··· Supplied records ···

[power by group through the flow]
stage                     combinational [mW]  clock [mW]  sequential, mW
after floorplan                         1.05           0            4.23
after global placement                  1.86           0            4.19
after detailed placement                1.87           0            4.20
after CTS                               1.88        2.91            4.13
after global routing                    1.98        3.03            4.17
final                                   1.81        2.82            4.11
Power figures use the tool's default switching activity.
===== config.mk =====
export PLATFORM = sky130hd
export DESIGN_NAME = mss_divider
export DESIGN_NICKNAME = d
export VERILOG_FILES = /design/src/design/mss_pkg.sv /design/src/design/mss_divider.sv
export SDC_FILE = /design/constraint.sdc
export NUM_CORES = 1
export LEC_CHECK = 0
export BUFFER_PORTS_ARGS = -buffer_cell sky130_fd_sc_hd__buf_2
export CAP_MARGIN = 15
export CELL_PAD_IN_SITES_DETAIL_PLACEMENT = 0
export CELL_PAD_IN_SITES_GLOBAL_PLACEMENT = 1
export CORE_UTILIZATION = 44
export DETAILED_ROUTE_END_ITERATION = 10
export PLACE_DENSITY_LB_ADDON = 0.08
export SLEW_MARGIN = 5
export SYNTH_ARGS = -nofsm -noshare
export SYNTH_HDL_FRONTEND = slang
export SYNTH_SLANG_ARGS = --single-unit

===== constraint.sdc =====
create_clock -name aclk -period 4.2 [get_ports aclk]
set_input_delay 0.84 -clock aclk [delete_from_list [all_inputs] [get_ports aclk]]
set_output_delay 0.84 -clock aclk [all_outputs]
set_load 0.03 [all_outputs]
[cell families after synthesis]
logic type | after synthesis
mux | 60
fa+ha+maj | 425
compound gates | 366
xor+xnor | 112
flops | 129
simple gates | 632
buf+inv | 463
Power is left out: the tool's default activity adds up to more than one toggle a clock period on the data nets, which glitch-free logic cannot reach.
`src/design/mss_pkg.sv`:
```
// Shared widths, run summary and result types for the masked sample statistics block.
package mss_pkg;

    // Field and accumulator widths.
    localparam int SAMPLE_W = 16;
    localparam int COUNT_W  = 17;
    localparam int SUM_W    = 33;
    localparam int SQSUM_W  = 47;
    localparam int MAG_W    = 32;
    localparam int ROOT_W   = 16;

    // Divider operand widths: N*sumsq fits in 63 bits, N*(N-1) in 32 bits.
    localparam int NUM_W = 63;
    localparam int DEN_W = 32;

    // The N*sumsq product is built from two partial products split at this bit.
    localparam int SQ_SPLIT = 24;

    // Number of finished runs that can wait between the front and the back.
    localparam int QUEUE_DEPTH = 2;

    // Result word and its padding to whole bytes.
    localparam int RESULT_W  = COUNT_W + 4 * SAMPLE_W;
    localparam int M_TDATA_W = ((RESULT_W + 7) / 8) * 8;

    // Totals of one finished run, handed from the accumulator to the back end.
    typedef struct packed {
        logic        [COUNT_W-1:0]  count;
        logic signed [SUM_W-1:0]    sum;
        logic        [SQSUM_W-1:0]  sqsum;
        logic signed [SAMPLE_W-1:0] min_val;
        logic signed [SAMPLE_W-1:0] max_val;
    } run_summary_t;

    // One result word; the count sits in the lowest bits.
    typedef struct packed {
        logic signed [SAMPLE_W-1:0] max_val;
        logic signed [SAMPLE_W-1:0] min_val;
        logic        [ROOT_W-1:0]   std_dev;
        logic signed [SAMPLE_W-1:0] mean;
        logic        [COUNT_W-1:0]  count;
    } result_t;

endpackage

```
`src/design/mss_queue.sv`:
```
// Short queue of finished run totals between the accumulator and the back end.
module mss_queue
    import mss_pkg::*;
(
    input  logic         aclk,
    input  logic         aresetn,
    input  logic         push,
    input  run_summary_t push_data,
    output logic         full,
    input  logic         pop,
    output logic         not_empty,
    output run_summary_t head
);

    localparam int PTR_W = (QUEUE_DEPTH > 1) ? $clog2(QUEUE_DEPTH) : 1;
    localparam int FILL_W = $clog2(QUEUE_DEPTH + 1);
    localparam logic [PTR_W-1:0] LAST_PTR = PTR_W'(QUEUE_DEPTH - 1);

    run_summary_t       entry_reg [QUEUE_DEPTH];
    logic [PTR_W-1:0]   wr_ptr_reg, wr_ptr_next;
    logic [PTR_W-1:0]   rd_ptr_reg, rd_ptr_next;
    logic [FILL_W-1:0]  fill_reg, fill_next;
    logic               do_push;
    logic               do_pop;

    assign full      = (fill_reg == FILL_W'(QUEUE_DEPTH));
    assign not_empty = (fill_reg != '0);
    assign head      = entry_reg[rd_ptr_reg];
    assign do_push   = push && !full;
    assign do_pop    = pop && not_empty;

    // Pointer and fill bookkeeping.
    always_comb begin
        wr_ptr_next = wr_ptr_reg;
        rd_ptr_next = rd_ptr_reg;
        fill_next   = fill_reg;
        if (do_push) begin
            wr_ptr_next = (wr_ptr_reg == LAST_PTR) ? '0 : wr_ptr_reg + 1'b1;
        end
        if (do_pop) begin
            rd_ptr_next = (rd_ptr_reg == LAST_PTR) ? '0 : rd_ptr_reg + 1'b1;
        end
        unique case ({do_push, do_pop})
            2'b10:   fill_next = fill_reg + 1'b1;
            2'b01:   fill_next = fill_reg - 1'b1;
            default: fill_next = fill_reg;
        endcase
    end

    // Entry storage.
    always_ff @(posedge aclk) begin
        if (do_push) begin
            entry_reg[wr_ptr_reg] <= push_data;
        end
    end

    always_ff @(posedge aclk) begin
        if (!aresetn) begin
            wr_ptr_reg <= '0;
            rd_ptr_reg <= '0;
            fill_reg   <= '0;
        end else begin
            wr_ptr_reg <= wr_ptr_next;
            rd_ptr_reg <= rd_ptr_next;
            fill_reg   <= fill_next;
        end
    end

endmodule

```
`config.mk`:
```
export PLATFORM = sky130hd
export DESIGN_NAME = mss_queue
export DESIGN_NICKNAME = d
export VERILOG_FILES = /design/src/design/mss_pkg.sv /design/src/design/mss_queue.sv
export SDC_FILE = /design/constraint.sdc
export NUM_CORES = 1
export LEC_CHECK = 0
export ABC_AREA = 1
export BUFFER_PORTS_ARGS = -buffer_cell sky130_fd_sc_hd__buf_4
export CAP_MARGIN = 20
export CORE_MARGIN = 2
export CORE_UTILIZATION = 49
export CTS_BUF_LIST = sky130_fd_sc_hd__clkbuf_2
export CTS_CLUSTER_SIZE = 28
export DETAILED_ROUTE_END_ITERATION = 6
export HOLD_SLACK_MARGIN = 0.05
export PLACE_DENSITY = 0.79
export SLEW_MARGIN = 25
export SYNTH_ARGS = -nofsm -noshare
export SYNTH_HDL_FRONTEND = slang
export SYNTH_SLANG_ARGS = --single-unit
export TNS_END_PERCENT = 1
```
`constraint.sdc`:
```
create_clock -name aclk -period 7.1 [get_ports aclk]
set_input_delay 1.42 -clock aclk [delete_from_list [all_inputs] [get_ports aclk]]
set_output_delay 1.42 -clock aclk [all_outputs]
set_load 0.01 [all_outputs]
```
==> results of run 1 <==
cell type report:
cell class / count / area (um^2) / share of cell area
inverters: 7 / 28.8 / 0.00234
multi-input cells: 155 / 1580 / 0.128
flip-flops and latches: 263 / 7850 / 0.637
repair buffers: 267 / 2000 / 0.163
clock inverters: 19 / 75.1 / 0.00609
clock buffers: 90 / 450 / 0.0366
well taps: 265 / 332 / 0.0269
cells in the final DEF, fill, tap and decap left out:
cell type / count
nand3_1: 1
ha_1: 1
buf_4: 267
o21a_1: 1
clkinv_1: 14
inv_2: 2
dfxtp_4: 1
nand4_1: 1
o21ai_0: 1
dfxtp_1: 4
inv_1: 6
nor2_4: 1
clkinv_2: 3
a21oi_1: 1
nand2_1: 8
clkbuf_2: 90
mux2_2: 129
inv_4: 1
nor2_1: 11
edfxtp_1: 258
logic make-up after synthesis:
kind of cell | Yosys count
fa+ha+maj | 1
flops | 263
buf+inv | 21
mux | 129
compound gates | 3
simple gates | 22
per-stage QoR:
stage	hold slack [ns]	util	cell area, um^2	instances
2_1_floorplan	0.451	-	9600	439
3_3_place_gp	0.468	0.610	11800	957
3_5_place_dp	0.513	0.610	11800	957
4_1_cts	0.505	0.637	12300	1066
5_1_grt	0.592	0.637	12300	1066
6_report	0.525	0.637	12300	1066
final timing paths:
path	end	slack (ns)
setup / recovery	head[82]	2.57
hold / removal	register	0.52
setup reg to reg	entry_reg[1][66]	4.32
hold reg to reg	register	0.52
report_power, final:
| part | internal (uW) | switching, uW |
|---|---|---|
| registers | 1900 | 66.1 |
| clock network | 341 | 546 |
| logic | 416 | 375 |
| total | 2660 | 987 |
metal layers:
metal / track usage / up-vias / wire, um
met5: 0 / - / 0
met4: 0.0872 / 0 / 459
met3: 0.0646 / 36 / 1560
met2: 0.295 / 236 / 9620
met1: 0.195 / 2550 / 7090
li1: - / 2401 / -
worst register-to-register path, cell delays in order, from the launching register on:
cell     delay, ns
dfxtp_1       0.42
nor2_1        0.11
nor2_1        0.22
nand2_1       0.15
inv_4         0.63
buf_4         0.81
==> impl_metrics.csv, run 1 <==
group,metric,value,unit
status,outcome,"completed",
synthesis,netlist_instances,439,
setup_path,critPathArrivalTime,3.11,ns
timing,fmax,0.221,GHz
hold_path,hold_path.class,"reg2reg",
global_route,grt_pass1_wl,27.4,mm
synthesis,syn_nets,573,
drt,via_per_inst,4.90,
synthesis,ys_top_cells_by_count,"258 x edfxtp_1, 129 x mux2_2, 13 x buf_6",
synthesis,netlist_top_cells_area,"edfxtp_1 81%, mux2_2 15%, buf_6 1.5%, dfxtp_1 1.0%, nor2_1 0.47%",
drt,ant_nets,0,
synthesis,synth_top_cell_by_area,"edfxtp_1",
setup_path,crit_path_frequent_cell,"buf_4",
run,drv_cap,0,
synthesis,syn_area,0.00959,mm^2
synthesis,synth_fa_ha_area_frac,0.00130,
synthesis,synth-simple-area-share,0.00900,
setup_path,slowest_delay,0.84,ns
clock_network,clk_latency,0.74,ns
clock_network,cts_resized,0,
place,gp_congestion,0.766,
synthesis,synth.distinct_cells,14,
synthesis,synth_seq_area_share,0.818,
pwr,power_leakage,0.00472,uW
drt,vias,5223,
global_route,grt_max_degree,71,
timing,fin_crit,4.53,ns
synthesis,yosys.area.top_type_share,0.808,
synthesis,async_flop_share,0,
setup_path,reg2reg_from,"fill_reg[0]",
cells_and_area,largest_reg_flops,258,
setup_path,crit_chain,"buf_4 > mux2_2 > buf_4",
global_route,grt_usage,0.175,
timing,setup_slack,2.57,ns
setup_path,crit_type,"reg2out",
floorplan,die_w,144,um
synthesis,synth_xor_area_frac,0,
setup_path,worstPathRequired,5.68,ns
setup_path,reg2regPathDepth,5,
drt,drc_errors,0,
timing,worst_slew_pin_slew,0.934,ns
pwr,total_power,3640,uW
synthesis,synth_top_family_by_area,"multiplexers",
timing,setup_violations,0,
hold_path,worstHoldStart,"rd_ptr_reg",
synthesis,synth_edf_count,258,
timing,slew_headroom,0.377,
floorplan,coreArea,0.0193,mm^2
cells_and_area,fillers,1375,
place,post-place-ws,3.29,ns
timing,fin_setup_tns,0,ns
hold_path,min_path_cells,2,
pwr,powerDensity,296,mW/mm^2
synthesis,ys_seq_elements,263,
setup_path,cpLargestDelayFamily,"buffers and inverters",
place,hpwl,12.1,mm
timing,clock_skew,0.0420,ns
clock_network,cts_buffers,67,
drt,wl_per_cell,17.6,um
clock_network,path_clk_slew,0.10,ns
clock_network,h-tree-depth,3,
timing,finalMaxSlewViolations,0,
drt,initialDrtViolationCount,216,
timing,finalHoldViolations,0,
timing,rsz0062_at_grt,"no",
pwr,ir_drop,0.000187,V
floorplan,io_pins,264,
global_route,grt_pass1_vias,5625,
synthesis,yosysMostFrequentCell,"edfxtp_1",
place,portBuffers,263,
setup_path,critPathBufInv,2,
cells_and_area,finalNetCount,895,
floorplan,rows,51,
setup_path,cp.depth,3,
cells_and_area,drive_gt1_frac,0.617,
synthesis,avgSynthCellArea,21.9,um^2
clock_network,holdBufCountCts,0,
clock_network,clock_sinks,263,
synthesis,synthMuxAreaShare,0.151,
global_route,globalRouteOverflowTotal,0,
clock_network,clockRootBuffer,"clkbuf_2",
cells_and_area,synthToLayoutAreaGrowth,28.4,%
clock_network,post-cts-setup-buffers,0,
synthesis,synth_flop_cell,"edfxtp_1",
global_route,antenna_found_initial,0,
synthesis,synth_warnings,0,
floorplan,initial_core_util,0.496,
clock_network,cts_tree,"yes",
cells_and_area,antenna_cells,0,
setup_path,cp-start-kind,"register",
drt,totalWireLength,18.7,mm
setup_path,worst_path_max_delay_cell,"dfxtp_4",
floorplan,dieArea,0.0207,mm^2
synthesis,synth_compound_area_frac,0.00183,
clock_network,cts_buffer_depth,3,
drt,dr.pass1.iters,4,
timing,timing.final.crit_share,0.639,
floorplan,dieHeight,144,um
setup_path,worstSetupEndpointType,"output port",
setup_path,path_max_fanout,70,
(Power assumes the default switching activity.)
==> run 2, diff against run 1 <==
Settings changed: ABC_AREA 1 to 0, CORE_UTILIZATION 49 to 54, PLACE_DENSITY 0.79 to 0.83.
Clock period 7.1 ns to 4.4 ns, I/O delays scaled along.
==> impl_metrics.csv, run 2 <==
group,metric,value,unit
synthesis,synth_xor_area_frac,0.00276,
timing,finalMaxSlewViolations,0,
drt,vias,5129,
cells_and_area,finalNetCount,878,
clock_network,clock_sinks,263,
global_route,antenna_found_initial,2,
synthesis,yosys.area.top_type_share,0.815,
floorplan,rows,48,
timing,setup_violations,0,
pwr,power_leakage,0.00471,uW
pwr,seqPwrFrac,0.494,
cells_and_area,final_cell_count_no_fill,1020,
setup_path,slowest_delay,0.80,ns
timing,hold_slack,0.270,ns
global_route,grt_pass1_wl,26.6,mm
clock_network,holdBufCountCts,0,
timing,finalHoldViolations,0,
clock_network,cts_tree,"yes",
synthesis,synth_edf_count,258,
clock_network,cts_buffer_depth,3,
pwr,powerDensity,543,mW/mm^2
cells_and_area,final_core_util,0.715,
synthesis,synth_top_cell_by_area,"edfxtp_1",
drt,initialDrtViolationCount,168,
place,gp_congestion,0.780,
floorplan,initial_core_util,0.552,
synthesis,ys_top_cells_by_count,"258 x edfxtp_1, 129 x mux2_2, 13 x buf_2",
drt,wl_per_cell,18.1,um
setup_path,crit_end,"head[50]",
synthesis,synth_fa_ha_area_frac,0.00132,
floorplan,dieArea,0.0187,mm^2
synthesis,async_flop_share,0,
setup_path,reg2regPathDepth,5,
synthesis,avgSynthCellArea,22.3,um^2
cells_and_area,final_common_cell,"buf_4",
clock_network,cts_resized,0,
run,drv_cap,0,
timing,worst_slew_pin_slew,0.759,ns
timing,fin_setup_tns,0,ns
floorplan,dieHeight,137,um
clock_network,h-tree-depth,2,
pwr,switching_share,0.286,
cells_and_area,final_cell_mix,"265 x buf_4, 258 x edfxtp_1, 129 x mux2_2",
cells_and_area,multi_input_area,0.00159,mm^2
synthesis,synth_top_family_by_area,"multiplexers",
synthesis,synth_warnings,0,
clock_network,clockRootBuffer,"clkbuf_2",
setup_path,cpLargestDelayFamily,"flip-flops",
timing,timing.final.crit_share,0.812,
global_route,grt_usage,0.190,
synthesis,yosysMostFrequentCell,"edfxtp_1",
setup_path,worstPathRequired,3.52,ns
pwr,p_comb_frac,0.295,
setup_path,r2r_slack,2.09,ns
cells_and_area,synthToLayoutAreaGrowth,29.6,%
drt,drc_errors,0,
global_route,globalRouteOverflowTotal,0,
clock_network,clk_latency,0.79,ns
clock_network,post-cts-setup-buffers,0,
global_route,grt_max_degree,130,
place,dp.cells,906,
setup_path,reg2reg_from,"fill_reg[0]",
timing,fmax,0.280,GHz
synthesis,syn_area,0.00951,mm^2
synthesis,netlist_top_cells_area,"edfxtp_1 81%, mux2_2 15%, dfxtp_1 1.1%, buf_2 0.68%, xnor2_1 0.28%",
synthesis,synthMuxAreaShare,0.153,
pwr,ir_drop,0.000453,V
setup_path,r2r_end,"entry_reg[0][79]",
clock_network,cts_buffers,61,
synthesis,ys_seq_elements,263,
cells_and_area,antenna_cells,0,
setup_path,critPathBufInv,2,
cells_and_area,drive_gt1_frac,0.624,
synthesis,synth-simple-area-share,0.00592,
pwr,total_power,6690,uW
drt,totalWireLength,18.5,mm
pwr,p_sw,1920,uW
place,hpwl,12.2,mm
clock_network,path_clk_slew,0.10,ns
setup_path,cp-start-kind,"register",
setup_path,path_max_fanout,78,
hold_path,hold_path.class,"in2reg",
synthesis,syn_nets,561,
place,portBuffers,263,
pwr,clockPowerShare,0.211,
timing,slew_headroom,0.494,
cells_and_area,fillers,1101,
floorplan,io_pins,264,
synthesis,synth_compound_area_frac,0.00342,
floorplan,coreArea,0.0172,mm^2
timing,rsz0062_at_grt,"no",
cells_and_area,largest_reg_flops,258,
pwr,p_int,4780,uW
drt,dr.pass1.iters,5,
drt,ant_nets,0,
setup_path,crit_chain,"buf_12 > mux2_2 > buf_4",
floorplan,die_w,137,um
synthesis,synth_flop_cell,"edfxtp_1",
setup_path,crit_type,"reg2out",
synthesis,synth.distinct_cells,19,
timing,clock_skew,0.0305,ns
synthesis,synth_seq_area_share,0.825,
synthesis,netlist_instances,427,
setup_path,worst_path_max_delay_cell,"dfxtp_4",
timing,fin_crit,3.57,ns
setup_path,critPathArrivalTime,2.69,ns
drt,via_per_inst,5.03,
setup_path,cp.depth,3,
cells_and_area,regArea,0.00785,mm^2
setup_path,worstSetupEndpointType,"output port",
status,outcome,"completed",
global_route,grt_pass1_vias,5321,
-- run 2: cell types whose count changed in the layout (fill, tap and decap cells not counted), moves of 3 or more --
cell and delta:
buf_12 +3, clkinv_1 +7, inv_1 -5, nand2_1 -7, nor2_1 -11, xnor2_1 +3
-- run 2: metal layers --
layer,wire (um),up-vias,track usage
li1,-,2377,-
met4,462,4,0.0735
met1,6520,2465,0.198
met2,9300,242,0.322
met5,23,-,0
met3,2190,41,0.102
-- run 2: logic make-up after synthesis --
group	Yosys count
AND/OR/NAND/NOR	9
buffers and inverters	17
adder cells (fa/ha/maj)	1
XOR/XNOR	3
multiplexers	129
AO/OA/AOI/OAI	5
flip-flops	263
-- run 2: power groups by stage --
stage / combinational (uW) / sequential (uW) / clock [uW]
2_1_floorplan: 1110 / 3300 / 0
3_3_place_gp: 1960 / 3350 / 0
3_5_place_dp: 1990 / 3370 / 0
4_1_cts: 2000 / 3310 / 1470
5_1_grt: 2100 / 3340 / 1590
6_report: 1970 / 3310 / 1410
-- run 2: per-stage QoR --
| step | worst slack [ns] | instance area, um^2 |
|---|---|---|
| floorplan | 0.142 | 9510 |
| global placement | 1.67 | 11800 |
| detailed placement | 1.65 | 11800 |
| CTS | 0.775 | 12300 |
| global route | 0.667 | 12300 |
| finish | 0.826 | 12300 |
-- run 2: layout make-up --
cell class	count	area share
Clock buffer	91	0.0370
Clock inverter	23	0.00711
Inverter	3	0.00112
Multi-Input combinational cell	147	0.129
Sequential cell	263	0.637
Tap cell	225	0.0228
Timing Repair Buffer	268	0.166
-- run 2: worst min-delay path by stage --
stage                              from  slack [ns]  cells after the start          endpoint
final                     push_data[45]        0.27                      1  entry_reg[0][45]
after CTS                 push_data[45]        0.16                      1  entry_reg[0][45]
after floorplan              wr_ptr_reg        0.46                      2        wr_ptr_reg
after global placement       wr_ptr_reg        0.47                      2        wr_ptr_reg
after global routing      push_data[48]        0.16                      1  entry_reg[0][48]
after detailed placement     wr_ptr_reg        0.49                      2        wr_ptr_reg
-- run 2: worst register-to-register path, cell delays in order (launching register included) --
cell	delay [ns]
dfxtp_1	0.42
nand2b_2	0.19
inv_2	0.06
or3_1	0.38
inv_4	0.51
buf_12	0.41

···

Count every line of the material above that includes "gates", giving the total without any other words.

4